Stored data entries
==> src/rtl/int_alu_pkg.sv <==
package int_alu_pkg;
   localparam int OPW = 5;

   typedef enum logic [OPW-1:0] {
      OP_ADD  = 5'd0,
      OP_ADDU = 5'd1,
      OP_SUB  = 5'd2,
      OP_SUBU = 5'd3,
      OP_AND  = 5'd4,
      OP_OR   = 5'd5,
      OP_XOR  = 5'd6,
      OP_SLL  = 5'd7,
      OP_SRL  = 5'd8,
      OP_SRA  = 5'd9,
      OP_LHI  = 5'd10,
      OP_SLT  = 5'd11,
      OP_SGT  = 5'd12,
      OP_SLE  = 5'd13,
      OP_SGE  = 5'd14,
      OP_SEQ  = 5'd15,
      OP_SNE  = 5'd16
   } alu_op_e;

   typedef enum logic [1:0] {
      SH_LEFT  = 2'd0,
      SH_RLOG  = 2'd1,
      SH_RARI  = 2'd2,
      SH_NONE  = 2'd3
   } shift_kind_e;

   typedef enum logic [2:0] {
      REL_LT = 3'd0,
      REL_GT = 3'd1,
      REL_LE = 3'd2,
      REL_GE = 3'd3,
      REL_EQ = 3'd4,
      REL_NE = 3'd5
   } rel_e;
endpackage

==> src/rtl/alu_imm_ext.sv <==
module alu_imm_ext #(
   parameter int WIDTH = 32,
   parameter int IMM_W = 16
) (
   input  logic [IMM_W-1:0] imm,
   input  logic             sext,
   output logic [WIDTH-1:0] ext
);
   localparam int PAD = WIDTH - IMM_W;

   generate
      if (PAD > 0) begin : g_pad
         assign ext = {{PAD{sext & imm[IMM_W-1]}}, imm};
      end else begin : g_nopad
         assign ext = imm[WIDTH-1:0];
      end
   endgenerate

   // a zero-extended immediate never carries bits above the field
   always_comb begin
      if (PAD > 0 && !sext)
         p_zero_fill_r2: assert (ext >> IMM_W == '0);
   end
endmodule

==> src/rtl/alu_addsub.sv <==
module alu_addsub #(
   parameter int WIDTH = 32
) (
   input  logic [WIDTH-1:0] a,
   input  logic [WIDTH-1:0] b,
   input  logic             sub,
   input  logic             chk_ovf,
   output logic [WIDTH-1:0] res,
   output logic             ovf
);
   localparam int M = WIDTH - 1;

   logic [WIDTH-1:0] b_eff;

   always_comb begin
      b_eff = sub ? ~b : b;
      res   = a + b_eff + {{(WIDTH-1){1'b0}}, sub};
      ovf   = chk_ovf & (a[M] == b_eff[M]) & (res[M] != a[M]);
   end

   // an add overflows only with equal-signed sources, a subtract only with unequal ones
   always_comb begin
      p_add_sign_r3: assert (!(ovf && !sub && (a[M] != b[M])));
      p_sub_sign_r3: assert (!(ovf && sub && (a[M] == b[M])));
   end
endmodule

==> src/rtl/alu_shifter.sv <==
module alu_shifter
   import int_alu_pkg::*;
#(
   parameter int WIDTH = 32,
   parameter int SHW   = $clog2(WIDTH)
) (
   input  logic [WIDTH-1:0] a,
   input  logic [SHW-1:0]   amt,
   input  shift_kind_e      kind,
   output logic [WIDTH-1:0] res
);
   always_comb begin
      case (kind)
         SH_LEFT: res = a << amt;
         SH_RLOG: res = a >> amt;
         SH_RARI: res = $unsigned($signed(a) >>> amt);
         default: res = '0;
      endcase
   end

   // zero fill from the left empties the top bit for any nonzero distance
   always_comb begin
      p_srl_fill_r5: assert (!(kind == SH_RLOG && amt != '0 && res[WIDTH-1]));
   end
endmodule

==> src/rtl/alu_compare.sv <==
module alu_compare
   import int_alu_pkg::*;
#(
   parameter int WIDTH = 32
) (
   input  logic [WIDTH-1:0] a,
   input  logic [WIDTH-1:0] b,
   input  rel_e             rel,
   output logic             hit
);
   logic lt, eq;

   always_comb begin
      lt = $signed(a) < $signed(b);
      eq = (a == b);
      case (rel)
         REL_LT:  hit = lt;
         REL_GT:  hit = !lt && !eq;
         REL_LE:  hit = lt || eq;
         REL_GE:  hit = !lt;
         REL_EQ:  hit = eq;
         REL_NE:  hit = !eq;
         default: hit = 1'b0;
      endcase
   end

   // less-than and equality never hold together
   always_comb begin
      p_order_r7: assert (!(lt && eq));
   end
endmodule

==> src/rtl/int_exec_alu.sv <==
module int_exec_alu
   import int_alu_pkg::*;
#(
   parameter int WIDTH = 32,
   parameter int IMM_W = 16
) (
   input  logic [4:0]       op_sel,
   input  logic [31:0]      opa,
   input  logic [31:0]      opb_reg,
   input  logic [15:0]      imm,
   input  logic             use_imm,
   output logic [31:0]      result,
   output logic             ovf_flag
);
   localparam int SHW = $clog2(WIDTH);
   localparam int LOW = WIDTH - IMM_W;

   generate
      if (WIDTH != 32 || IMM_W != 16) begin : g_bad_port
         $error("int_exec_alu: ports are fixed at 32-bit data and 16-bit immediate");
      end
      if ((1 << SHW) != WIDTH) begin : g_bad_pow
         $error("int_exec_alu: WIDTH must be a power of two");
      end
      if (LOW < 1) begin : g_bad_imm
         $error("int_exec_alu: IMM_W must be narrower than WIDTH");
      end
   endgenerate

   logic             sext, sub, chk_ovf, rel_op;
   shift_kind_e      kind;
   rel_e             rel;
   logic [WIDTH-1:0] b_ext, b_op, sum, shres, lhi_val;
   logic             sum_ovf, hit;

   always_comb begin
      sext    = 1'b0;
      sub     = 1'b0;
      chk_ovf = 1'b0;
      rel_op  = 1'b0;
      kind    = SH_NONE;
      rel     = REL_LT;
      case (op_sel)
         OP_ADD:  begin sext = 1'b1; chk_ovf = 1'b1; end
         OP_SUB:  begin sext = 1'b1; chk_ovf = 1'b1; sub = 1'b1; end
         OP_SUBU: sub = 1'b1;
         OP_SLL:  kind = SH_LEFT;
         OP_SRL:  kind = SH_RLOG;
         OP_SRA:  kind = SH_RARI;
         OP_SLT:  begin sext = 1'b1; rel_op = 1'b1; rel = REL_LT; end
         OP_SGT:  begin sext = 1'b1; rel_op = 1'b1; rel = REL_GT; end
         OP_SLE:  begin sext = 1'b1; rel_op = 1'b1; rel = REL_LE; end
         OP_SGE:  begin sext = 1'b1; rel_op = 1'b1; rel = REL_GE; end
         OP_SEQ:  begin sext = 1'b1; rel_op = 1'b1; rel = REL_EQ; end
         OP_SNE:  begin sext = 1'b1; rel_op = 1'b1; rel = REL_NE; end
         default: ;
      endcase
   end

   alu_imm_ext #(.WIDTH(WIDTH), .IMM_W(IMM_W)) u_ext (
      .imm  (imm),
      .sext (sext),
      .ext  (b_ext)
   );

   assign b_op    = use_imm ? b_ext : opb_reg;
   assign lhi_val = {imm, {LOW{1'b0}}};

   alu_addsub #(.WIDTH(WIDTH)) u_add (
      .a       (opa),
      .b       (b_op),
      .sub     (sub),
      .chk_ovf (chk_ovf),
      .res     (sum),
      .ovf     (sum_ovf)
   );

   alu_shifter #(.WIDTH(WIDTH), .SHW(SHW)) u_shf (
      .a    (opa),
      .amt  (b_op[SHW-1:0]),
      .kind (kind),
      .res  (shres)
   );

   alu_compare #(.WIDTH(WIDTH)) u_cmp (
      .a   (opa),
      .b   (b_op),
      .rel (rel),
      .hit (hit)
   );

   always_comb begin
      result   = '0;
      ovf_flag = sum_ovf;
      case (op_sel)
         OP_ADD, OP_ADDU, OP_SUB, OP_SUBU: result = sum;
         OP_AND:                           result = opa & b_op;
         OP_OR:                            result = opa | b_op;
         OP_XOR:                           result = opa ^ b_op;
         OP_SLL, OP_SRL, OP_SRA:           result = shres;
         OP_LHI:                           result = lhi_val;
         default:                          result = {{(WIDTH-1){1'b0}}, rel_op & hit};
      endcase
   end

   // only the signed add and subtract codes may raise overflow
   always_comb begin
      p_no_overflow_r3: assert (!(ovf_flag && op_sel != OP_ADD && op_sel != OP_SUB));
   end

   // a set code writes nothing above bit 0
   always_comb begin
      if (op_sel >= OP_SLT && op_sel <= OP_SNE)
         p_set_bool_r7: assert (result[WIDTH-1:1] == '0);
   end

   // load-high leaves the low half empty
   always_comb begin
      if (op_sel == OP_LHI)
         p_lhi_low_r6: assert (result[LOW-1:0] == '0);
   end

   // unassigned codes produce nothing
   always_comb begin
      if (op_sel > OP_SNE)
         p_undef_quiet_r8: assert (result == '0 && !ovf_flag);
   end
endmodule

==> config.mk <==
export PLATFORM = sky130hd
export DESIGN_NAME = int_exec_alu
export DESIGN_NICKNAME = d
export VERILOG_FILES = /design/src/rtl/int_alu_pkg.sv /design/src/rtl/alu_imm_ext.sv /design/src/rtl/alu_addsub.sv /design/src/rtl/alu_shifter.sv /design/src/rtl/alu_compare.sv /design/src/rtl/int_exec_alu.sv
export SDC_FILE = /design/constraint.sdc
export NUM_CORES = 1
export LEC_CHECK = 0
export BUFFER_PORTS_ARGS = -buffer_cell sky130_fd_sc_hd__buf_2
export CAP_MARGIN = 40
export CORE_MARGIN = 5
export CORE_UTILIZATION = 55
export DETAILED_ROUTE_END_ITERATION = 8
export GPL_TIMING_DRIVEN = 1
export PLACE_DENSITY_LB_ADDON = 0.25
export SLEW_MARGIN = 20
export SYNTH_ARGS = -nofsm -noshare
export SYNTH_HDL_FRONTEND = slang
export SYNTH_SLANG_ARGS = --single-unit
==> constraint.sdc <==
create_clock -name vclk -period 5.31
set_input_delay 0.531 -clock vclk [all_inputs]
set_output_delay 0.531 -clock vclk [all_outputs]
set_load 0.03 [all_outputs]
==> reports/summary.json <==
{
  "grt_start_max_net_pins": {"value": 54},
  "detail-route-antenna-nets": {"value": 0},
  "timing.critical_path.fanout_max": {"value": 13},
  "finalWirelength": {"value": 41600, "unit": "µm"},
  "syn-num-nets": {"value": 1479},
  "seq_total_area_yosys": {"value": 0, "unit": "%"},
  "dp_hpwl": {"value": 32500, "unit": "µm"},
  "mostFrequentLayoutCell": {"value": "sky130_fd_sc_hd__mux2i_1"},
  "yosys.cell_types.count": {"value": 85},
  "n_clock_buffer": {"value": 0},
  "postSynthAreaPerCell": {"value": 7.25, "unit": "µm²"},
  "sequential_area": {"value": 0, "unit": "µm²"},
  "synth.cell_area": {"value": 9170, "unit": "µm²"},
  "critPathKind": {"value": "in -> out"},
  "critical_path.endpoint_type": {"value": "primary output"},
  "post-route-period-util": {"value": 97.9, "unit": "%"},
  "final.min_clock_period": {"value": 5.20, "unit": "ns"},
  "route.vias.total": {"value": 11000},
  "route.detailed.vias_per_inst": {"value": 7.12},
  "pwr_density_cell": {"value": 134, "unit": "nW/µm²"},
  "postCtsResizedCells": {"value": 0},
  "core.rowCount": {"value": 47},
  "drt_pass_1_iters": {"value": 5},
  "layout.sequential_cells": {"value": 0},
  "layout.cell_area.non_filler": {"value": 9980, "unit": "µm²"},
  "hold_violations": {"value": 0},
  "post_drt_wl_per_cell": {"value": 26.9, "unit": "µm"},
  "detailed_route_iter0_violations": {"value": 1575},
  "layout_common_cells": {"value": "130 x sky130_fd_sc_hd__mux2i_1, 127 x sky130_fd_sc_hd__ha_1, 119 x sky130_fd_sc_hd__buf_2"},
  "core_area": {"value": 16500, "unit": "µm²"},
  "setup-tns-final": {"value": 0, "unit": "ns"},
  "nNetsFinal": {"value": 1544},
  "power": {"value": 1.33, "unit": "mW"},
  "dieHeight": {"value": 139, "unit": "µm"},
  "globalRoute.totalOverflow": {"value": 0},
  "maxCapViolations": {"value": 0},
  "hold_path_class": {"value": "in -> out"},
  "cts-hold-fix-buffers": {"value": 0},
  "drc": {"value": 0},
  "floorplan.io_pins": {"value": 119},
  "placement.io_buffers": {"value": 119},
  "start_util": {"value": 55.7, "unit": "%"},
  "cp.required": {"value": 4.78, "unit": "ns"},
  "post_cts_buffers": {"value": 0},
  "floorplan.die_area": {"value": 19300, "unit": "µm²"},
  "ir_worst_vdd": {"value": 89.1, "unit": "µV"},
  "n_antenna_cell": {"value": 0},
  "cp.arrival": {"value": 4.67, "unit": "ns"},
  "critical_path.startpoint_type": {"value": "input port"},
  "report.final.setup_viol": {"value": 0},
  "maxSlewViolCount": {"value": 0},
  "count_of_synthesis_stage_warnings_from_yosys": {"value": 0},
  "dpl.cell_count": {"value": 1547},
  "timing_worst_slew_pin_value": {"value": 0.794, "unit": "ns"},
  "fillCellCount": {"value": 1600},
  "worst_slew_margin_rel": {"value": 47.0, "unit": "%"},
  "syn-instance-count": {"value": 1265},
  "area_delta_synth_final": {"value": 8.87, "unit": "%"},
  "p_leak": {"value": 4.64, "unit": "nW"},
  "detailed_place.area": {"value": 9970, "unit": "µm²"},
  "grt_first_pass_wirelength": {"value": 62700, "unit": "µm"},
  "instances_no_fill": {"value": 1548},
  "globalplace.congestion": {"value": 1.05},
  "share_of_cells_above_drive_strength_1": {"value": 16.0, "unit": "%"},
  "die-width": {"value": 139, "unit": "µm"},
  "fmax": {"value": 192, "unit": "MHz"},
  "grt_usage": {"value": 40.6, "unit": "%"},
  "grt_pass1_vias": {"value": 10300},
  "run_status": {"value": "complete, no violations"},
  "antenna_violations_before_repair": {"value": 0}
}
cells by family (layout without fill, tap and decap cells):
kind of cell,count (synthesis),count (layout),share of synthesized area [%]
XOR/XNOR,55,55,5.26
multiplexers,169,169,21.5
buffers and inverters,166,229,7.77
AND/OR/NAND/NOR,329,329,17.1
AO/OA/AOI/OAI,418,418,30.8
adder cells (fa/ha/maj),128,128,17.6
cell usage after synthesis, types with 18 or more instances:
library cell	count	area, µm²
sky130_fd_sc_hd__buf_2	18	90.1
sky130_fd_sc_hd__a22oi_1	24	180
sky130_fd_sc_hd__a21oi_1	92	460
sky130_fd_sc_hd__a211oi_1	20	150
sky130_fd_sc_hd__o21ai_0	90	450
sky130_fd_sc_hd__mux4_2	19	428
sky130_fd_sc_hd__clkbuf_1	57	214
sky130_fd_sc_hd__o22ai_1	22	138
sky130_fd_sc_hd__nor2_1	104	390
sky130_fd_sc_hd__nand3_1	22	110
sky130_fd_sc_hd__mux2i_1	134	1340
sky130_fd_sc_hd__a221o_1	25	250
sky130_fd_sc_hd__a21o_1	18	135
sky130_fd_sc_hd__inv_1	72	270
sky130_fd_sc_hd__nor3_1	30	150
sky130_fd_sc_hd__xnor2_1	39	342
sky130_fd_sc_hd__ha_1	127	1590
sky130_fd_sc_hd__o211ai_1	20	150
sky130_fd_sc_hd__nand2_1	91	342
metrics by stage:
step                      setup WS, ns  hold slack (ns)  utilization (%)
after detailed placement         0.232             1.59             60.5
after global placement           0.239             1.62             60.5
after CTS                        0.212             1.60             60.5
final                            0.109             1.61             60.6
after floorplan                  0.543             1.40                -
after global routing          -0.00119             1.64             60.6
final cells by class:
type / count / area (µm²) / share of cell area (%)
inverter: 76 / 295 / 2.96
tap: 220 / 275 / 2.76
multi-input combinational: 1099 / 8510 / 85.3
timing repair buffer: 153 / 897 / 8.99
worst paths after layout:
check    start         end  slack (ns)  depth (start not counted)
max    use_imm   result[0]        0.11                         14
min     imm[2]  result[18]        1.61                          4
power breakdown:
group | switching [mW] | total, mW | internal, mW
combinational | 0.861 | 1.33 | 0.473
sequential | 0 | 0 | 0
clock | 0 | 0 | 0
metal layers:
metal	track usage (%)	vias up	wire length (µm)
li1	-	4898	-
met3	7.93	157	5160
met2	61.4	786	17600
met1	56.3	5178	16400
met5	0	-	0
met4	17.0	0	2370
critical path, stage by stage:
cell	delay, ns
sky130_fd_sc_hd__buf_2	0.24
sky130_fd_sc_hd__buf_4	0.36
sky130_fd_sc_hd__mux2i_1	0.53
sky130_fd_sc_hd__ha_1	0.34
sky130_fd_sc_hd__or4_1	0.56
sky130_fd_sc_hd__nand4b_1	0.39
sky130_fd_sc_hd__a21oi_1	0.25
sky130_fd_sc_hd__a2111oi_0	0.09
sky130_fd_sc_hd__clkbuf_1	0.15
sky130_fd_sc_hd__o211ai_1	0.31
sky130_fd_sc_hd__nand3_1	0.14
sky130_fd_sc_hd__xnor2_1	0.14
sky130_fd_sc_hd__a2111o_1	0.42
sky130_fd_sc_hd__buf_2	0.18
Note: power is estimated with default switching activity, not from simulation.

:: Task description ::
Search each line of the data above for "codes", and copy the lines where it occurs.

:: Solution to the problem ::
   // only the signed add and subtract codes may raise overflow
   // unassigned codes produce nothing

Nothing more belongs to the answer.